Für Toni Wachsmuth war es eine turbulente, erfolgreiche Saison
Unterm Strich war es für den FSV Zwickau eine erfolgreiche Saison – auch wenn Verein und Fans am vergangenen Samstag zuschauen mussten, wie Lok Leipzig und Chemnitz um den Platz im DFB-Pokal spielten. So sieht es jedenfalls Sportdirektor Toni Wachsmuth: „Wenn der FSV mit den Möglichkeiten, die er hat, in der Dritten Liga Zehnter wird mit einem positiven Torverhältnis, kann man von einer erfolgreichen Saison sprechen.“
Im Unterschied zur vorigen Saison mussten der FSV und seine Anhänger nicht bis zur letzten Sekunde bibbern – am 29. Spieltag standen die Zwickauer mit 40 Punkten und einem Spiel weniger auf Rang 8 und blieben auf Abstand zu den Abstiegsrängen.

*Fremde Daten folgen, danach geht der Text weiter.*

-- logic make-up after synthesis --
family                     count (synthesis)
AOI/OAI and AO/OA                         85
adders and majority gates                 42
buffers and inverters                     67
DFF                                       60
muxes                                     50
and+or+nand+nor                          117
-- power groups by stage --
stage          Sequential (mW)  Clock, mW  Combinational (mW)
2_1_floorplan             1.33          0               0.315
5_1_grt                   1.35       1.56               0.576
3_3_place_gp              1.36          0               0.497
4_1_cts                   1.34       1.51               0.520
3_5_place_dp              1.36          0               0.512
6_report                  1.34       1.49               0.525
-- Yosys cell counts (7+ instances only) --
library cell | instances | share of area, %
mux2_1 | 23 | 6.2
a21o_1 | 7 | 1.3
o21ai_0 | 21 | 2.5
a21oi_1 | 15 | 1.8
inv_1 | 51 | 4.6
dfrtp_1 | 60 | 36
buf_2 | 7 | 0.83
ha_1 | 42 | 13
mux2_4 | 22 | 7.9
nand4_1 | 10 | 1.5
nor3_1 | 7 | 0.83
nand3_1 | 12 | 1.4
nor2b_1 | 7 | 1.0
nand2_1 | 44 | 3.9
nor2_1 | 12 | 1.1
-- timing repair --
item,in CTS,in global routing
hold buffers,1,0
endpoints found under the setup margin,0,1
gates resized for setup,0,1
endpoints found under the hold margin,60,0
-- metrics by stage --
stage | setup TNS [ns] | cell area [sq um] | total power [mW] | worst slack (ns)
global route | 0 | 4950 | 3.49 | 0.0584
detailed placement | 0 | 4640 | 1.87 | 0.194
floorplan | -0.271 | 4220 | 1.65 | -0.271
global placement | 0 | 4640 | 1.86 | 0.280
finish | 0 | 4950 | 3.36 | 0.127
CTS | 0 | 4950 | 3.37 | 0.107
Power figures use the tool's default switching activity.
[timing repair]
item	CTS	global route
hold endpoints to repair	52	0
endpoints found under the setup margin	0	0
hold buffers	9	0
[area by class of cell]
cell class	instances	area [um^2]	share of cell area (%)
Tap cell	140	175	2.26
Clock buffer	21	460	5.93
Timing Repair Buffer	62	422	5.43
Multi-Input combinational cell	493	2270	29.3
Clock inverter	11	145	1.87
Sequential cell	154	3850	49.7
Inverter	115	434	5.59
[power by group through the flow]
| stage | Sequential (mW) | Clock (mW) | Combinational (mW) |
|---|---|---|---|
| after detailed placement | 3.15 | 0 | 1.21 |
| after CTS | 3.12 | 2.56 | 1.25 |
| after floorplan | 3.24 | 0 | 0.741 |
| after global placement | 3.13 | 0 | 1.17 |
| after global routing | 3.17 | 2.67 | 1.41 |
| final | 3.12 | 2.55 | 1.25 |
## src/rtl/ir_rx_pkg.sv

```systemverilog
package ir_rx_pkg;

  localparam int REG_DW = 32;

  // word addresses of the register file
  localparam logic [1:0] ADR_DATA  = 2'd0;
  localparam logic [1:0] ADR_INTEN = 2'd1;
  localparam logic [1:0] ADR_STAT  = 2'd2;

  // flag positions, shared by the enable and status words
  localparam int BIT_OVF   = 0;
  localparam int BIT_PEND  = 1;
  localparam int BIT_AVAIL = 4;
  // lowest bit of the level field and of the count field
  localparam int FIELD_LSB = 8;

  typedef struct packed {
    logic avail;
    logic pend;
    logic ovf;
  } ir_flags_t;

endpackage

```

## src/rtl/ir_rx_store.sv

```systemverilog
module ir_rx_store #(
  parameter int DEPTH = 16,
  parameter int DW    = 8,
  localparam int PW   = $clog2(DEPTH),
  localparam int CW   = PW + 1
) (
  input  logic          clk,
  input  logic          rst,
  input  logic          push,
  input  logic [DW-1:0] push_data,
  input  logic          pop_req,
  output logic [CW-1:0] fill,
  output logic [DW-1:0] pop_data,
  output logic          drop
);

  logic [DW-1:0] mem [DEPTH];
  logic [PW-1:0] wptr, rptr;
  logic [CW-1:0] cnt;
  logic [DW-1:0] rd_q;
  logic          full, empty, do_push, do_pop;

  function automatic logic [PW-1:0] bump(input logic [PW-1:0] p);
    if (p == PW'(DEPTH - 1)) return '0;
    return p + 1'b1;
  endfunction

  assign full    = (cnt == CW'(DEPTH));
  assign empty   = (cnt == '0);
  assign do_pop  = pop_req & ~empty;
  assign do_push = push & (~full | do_pop);
  assign drop    = push & full & ~do_pop;

  // storage array without reset so it maps onto block RAM
  always_ff @(posedge clk) begin
    if (do_push) mem[wptr] <= push_data;
  end

  // synchronous read port; an empty read yields zero
  always_ff @(posedge clk) begin
    if (rst)          rd_q <= '0;
    else if (pop_req) rd_q <= empty ? '0 : mem[rptr];
  end

  always_ff @(posedge clk) begin
    if (rst) begin
      wptr <= '0;
      rptr <= '0;
      cnt  <= '0;
    end else begin
      if (do_push) wptr <= bump(wptr);
      if (do_pop)  rptr <= bump(rptr);
      case ({do_push, do_pop})
        2'b10:   cnt <= cnt + 1'b1;
        2'b01:   cnt <= cnt - 1'b1;
        default: cnt <= cnt;
      endcase
    end
  end

  assign fill     = cnt;
  assign pop_data = rd_q;

  a_r3_fill_bound: assert property (@(posedge clk) disable iff (rst)
    cnt <= CW'(DEPTH));
  a_r4_drop_keeps_full: assert property (@(posedge clk) disable iff (rst)
    drop |=> (cnt == CW'(DEPTH)));
  a_r5_empty_read_zero: assert property (@(posedge clk) disable iff (rst)
    (pop_req && empty && !push) |=> (rd_q == '0 && cnt == '0));
  a_r11_full_swap: assert property (@(posedge clk) disable iff (rst)
    (push && pop_req && full) |=> (cnt == CW'(DEPTH)));

endmodule

```

## src/rtl/ir_rx_flags.sv

```systemverilog
module ir_rx_flags
  import ir_rx_pkg::*;
#(
  parameter int CW = 5
) (
  input  logic          clk,
  input  logic          rst,
  input  logic          drop,
  input  logic          pkt_end,
  input  logic [CW-1:0] fill,
  input  logic [CW-1:0] level,
  input  ir_flags_t     clr,
  input  ir_flags_t     en,
  output ir_flags_t     flags,
  output logic          irq
);

  ir_flags_t pend_q;
  logic      above;

  assign above = (fill > level);

  // a set event in the same cycle as a clear wins
  always_ff @(posedge clk) begin
    if (rst) begin
      pend_q <= '0;
    end else begin
      pend_q.ovf   <= drop    | (pend_q.ovf   & ~clr.ovf);
      pend_q.pend  <= pkt_end | (pend_q.pend  & ~clr.pend);
      pend_q.avail <= above   | (pend_q.avail & ~clr.avail);
    end
  end

  assign flags = pend_q;
  assign irq   = (pend_q.ovf & en.ovf) | (pend_q.pend & en.pend) |
                 (pend_q.avail & en.avail);

  a_r4_ovf_set: assert property (@(posedge clk) disable iff (rst)
    drop |=> pend_q.ovf);
  a_r6_pend_set: assert property (@(posedge clk) disable iff (rst)
    pkt_end |=> pend_q.pend);
  a_r7_avail_set: assert property (@(posedge clk) disable iff (rst)
    above |=> pend_q.avail);
  a_r8_ovf_clear: assert property (@(posedge clk) disable iff (rst)
    (clr.ovf && !drop) |=> !pend_q.ovf);
  a_r9_quiet_no_irq: assert property (@(posedge clk) disable iff (rst)
    (pend_q == '0) |-> !irq);

endmodule

```

## src/rtl/ir_rx_regs.sv

```systemverilog
module ir_rx_regs
  import ir_rx_pkg::*;
#(
  parameter int CW = 5,
  parameter int DW = 8
) (
  input  logic              clk,
  input  logic              rst,
  input  logic              reg_wr,
  input  logic              reg_rd,
  input  logic [1:0]        reg_addr,
  input  logic [REG_DW-1:0] reg_wdata,
  input  logic [CW-1:0]     fill,
  input  ir_flags_t         flags,
  input  logic [DW-1:0]     pop_data,
  output logic              pop_req,
  output ir_flags_t         clr,
  output ir_flags_t         en,
  output logic [CW-1:0]     level,
  output logic [REG_DW-1:0] reg_rdata
);

  logic [REG_DW-1:0] stat_word, inten_word, hold_q;
  logic [1:0]        rsel_q;
  logic              wr_inten, wr_stat;
  logic              unused_wdata;

  assign wr_inten = reg_wr && (reg_addr == ADR_INTEN);
  assign wr_stat  = reg_wr && (reg_addr == ADR_STAT);
  assign pop_req  = reg_rd && (reg_addr == ADR_DATA);

  assign clr.ovf   = wr_stat & reg_wdata[BIT_OVF];
  assign clr.pend  = wr_stat & reg_wdata[BIT_PEND];
  assign clr.avail = wr_stat & reg_wdata[BIT_AVAIL];

  assign unused_wdata = ^{reg_wdata[REG_DW-1:FIELD_LSB+CW], reg_wdata[7:5],
                          reg_wdata[3:2]};

  always_ff @(posedge clk) begin
    if (rst) begin
      en    <= '0;
      level <= '0;
    end else if (wr_inten) begin
      en.ovf   <= reg_wdata[BIT_OVF];
      en.pend  <= reg_wdata[BIT_PEND];
      en.avail <= reg_wdata[BIT_AVAIL];
      level    <= reg_wdata[FIELD_LSB +: CW];
    end
  end

  always_comb begin
    stat_word                   = '0;
    stat_word[BIT_OVF]          = flags.ovf;
    stat_word[BIT_PEND]         = flags.pend;
    stat_word[BIT_AVAIL]        = flags.avail;
    stat_word[FIELD_LSB +: CW]  = fill;
    inten_word                  = '0;
    inten_word[BIT_OVF]         = en.ovf;
    inten_word[BIT_PEND]        = en.pend;
    inten_word[BIT_AVAIL]       = en.avail;
    inten_word[FIELD_LSB +: CW] = level;
  end

  // snapshot of the addressed word; the data byte lives in the store's read register
  always_ff @(posedge clk) begin
    if (rst) begin
      rsel_q <= ADR_DATA;
      hold_q <= '0;
    end else if (reg_rd) begin
      rsel_q <= reg_addr;
      case (reg_addr)
        ADR_STAT:  hold_q <= stat_word;
        ADR_INTEN: hold_q <= inten_word;
        default:   hold_q <= '0;
      endcase
    end
  end

  assign reg_rdata = (rsel_q == ADR_DATA) ? REG_DW'(pop_data) : hold_q;

  a_r10_level_written: assert property (@(posedge clk) disable iff (rst)
    wr_inten |=> (level == $past(reg_wdata[FIELD_LSB +: CW])));
  a_r2_data_upper_zero: assert property (@(posedge clk) disable iff (rst)
    (rsel_q == ADR_DATA) |-> (reg_rdata[REG_DW-1:DW] == '0));

endmodule

```

## src/rtl/ir_rx_fifo_regs.sv

```systemverilog
module ir_rx_fifo_regs
  import ir_rx_pkg::*;
#(
  parameter int DEPTH = 16,
  parameter int DW    = 8
) (
  input  logic              clk,
  input  logic              rst,
  input  logic              smp_valid,
  input  logic [DW-1:0]     smp_byte,
  input  logic              smp_pkt_end,
  input  logic              reg_wr,
  input  logic              reg_rd,
  input  logic [1:0]        reg_addr,
  input  logic [REG_DW-1:0] reg_wdata,
  output logic [REG_DW-1:0] reg_rdata,
  output logic              irq
);

  localparam int CW = $clog2(DEPTH) + 1;

  logic [CW-1:0] fill, level;
  logic [DW-1:0] pop_data;
  logic          drop, pop_req;
  ir_flags_t     flags, clr, en;

  ir_rx_store #(.DEPTH(DEPTH), .DW(DW)) u_store (
    .clk       (clk),
    .rst       (rst),
    .push      (smp_valid),
    .push_data (smp_byte),
    .pop_req   (pop_req),
    .fill      (fill),
    .pop_data  (pop_data),
    .drop      (drop)
  );

  ir_rx_flags #(.CW(CW)) u_flags (
    .clk     (clk),
    .rst     (rst),
    .drop    (drop),
    .pkt_end (smp_pkt_end),
    .fill    (fill),
    .level   (level),
    .clr     (clr),
    .en      (en),
    .flags   (flags),
    .irq     (irq)
  );

  ir_rx_regs #(.CW(CW), .DW(DW)) u_regs (
    .clk       (clk),
    .rst       (rst),
    .reg_wr    (reg_wr),
    .reg_rd    (reg_rd),
    .reg_addr  (reg_addr),
    .reg_wdata (reg_wdata),
    .fill      (fill),
    .flags     (flags),
    .pop_data  (pop_data),
    .pop_req   (pop_req),
    .clr       (clr),
    .en        (en),
    .level     (level),
    .reg_rdata (reg_rdata)
  );

endmodule

```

Und die Saison verlangte dem Team einiges ab. Spielausfälle, Nachholspiele – so viele wie in keiner anderen Drittliga-Saison bisher. Von Ende September bis Mitte Mai waren es 40 Pflichtspiele, so Toni Wachsmuth. Das sei für einen Drittliga-Kader, der jetzt nicht über 30 Spieler verfügt, sehr sportlich – „das haben wir gut gemeistert“.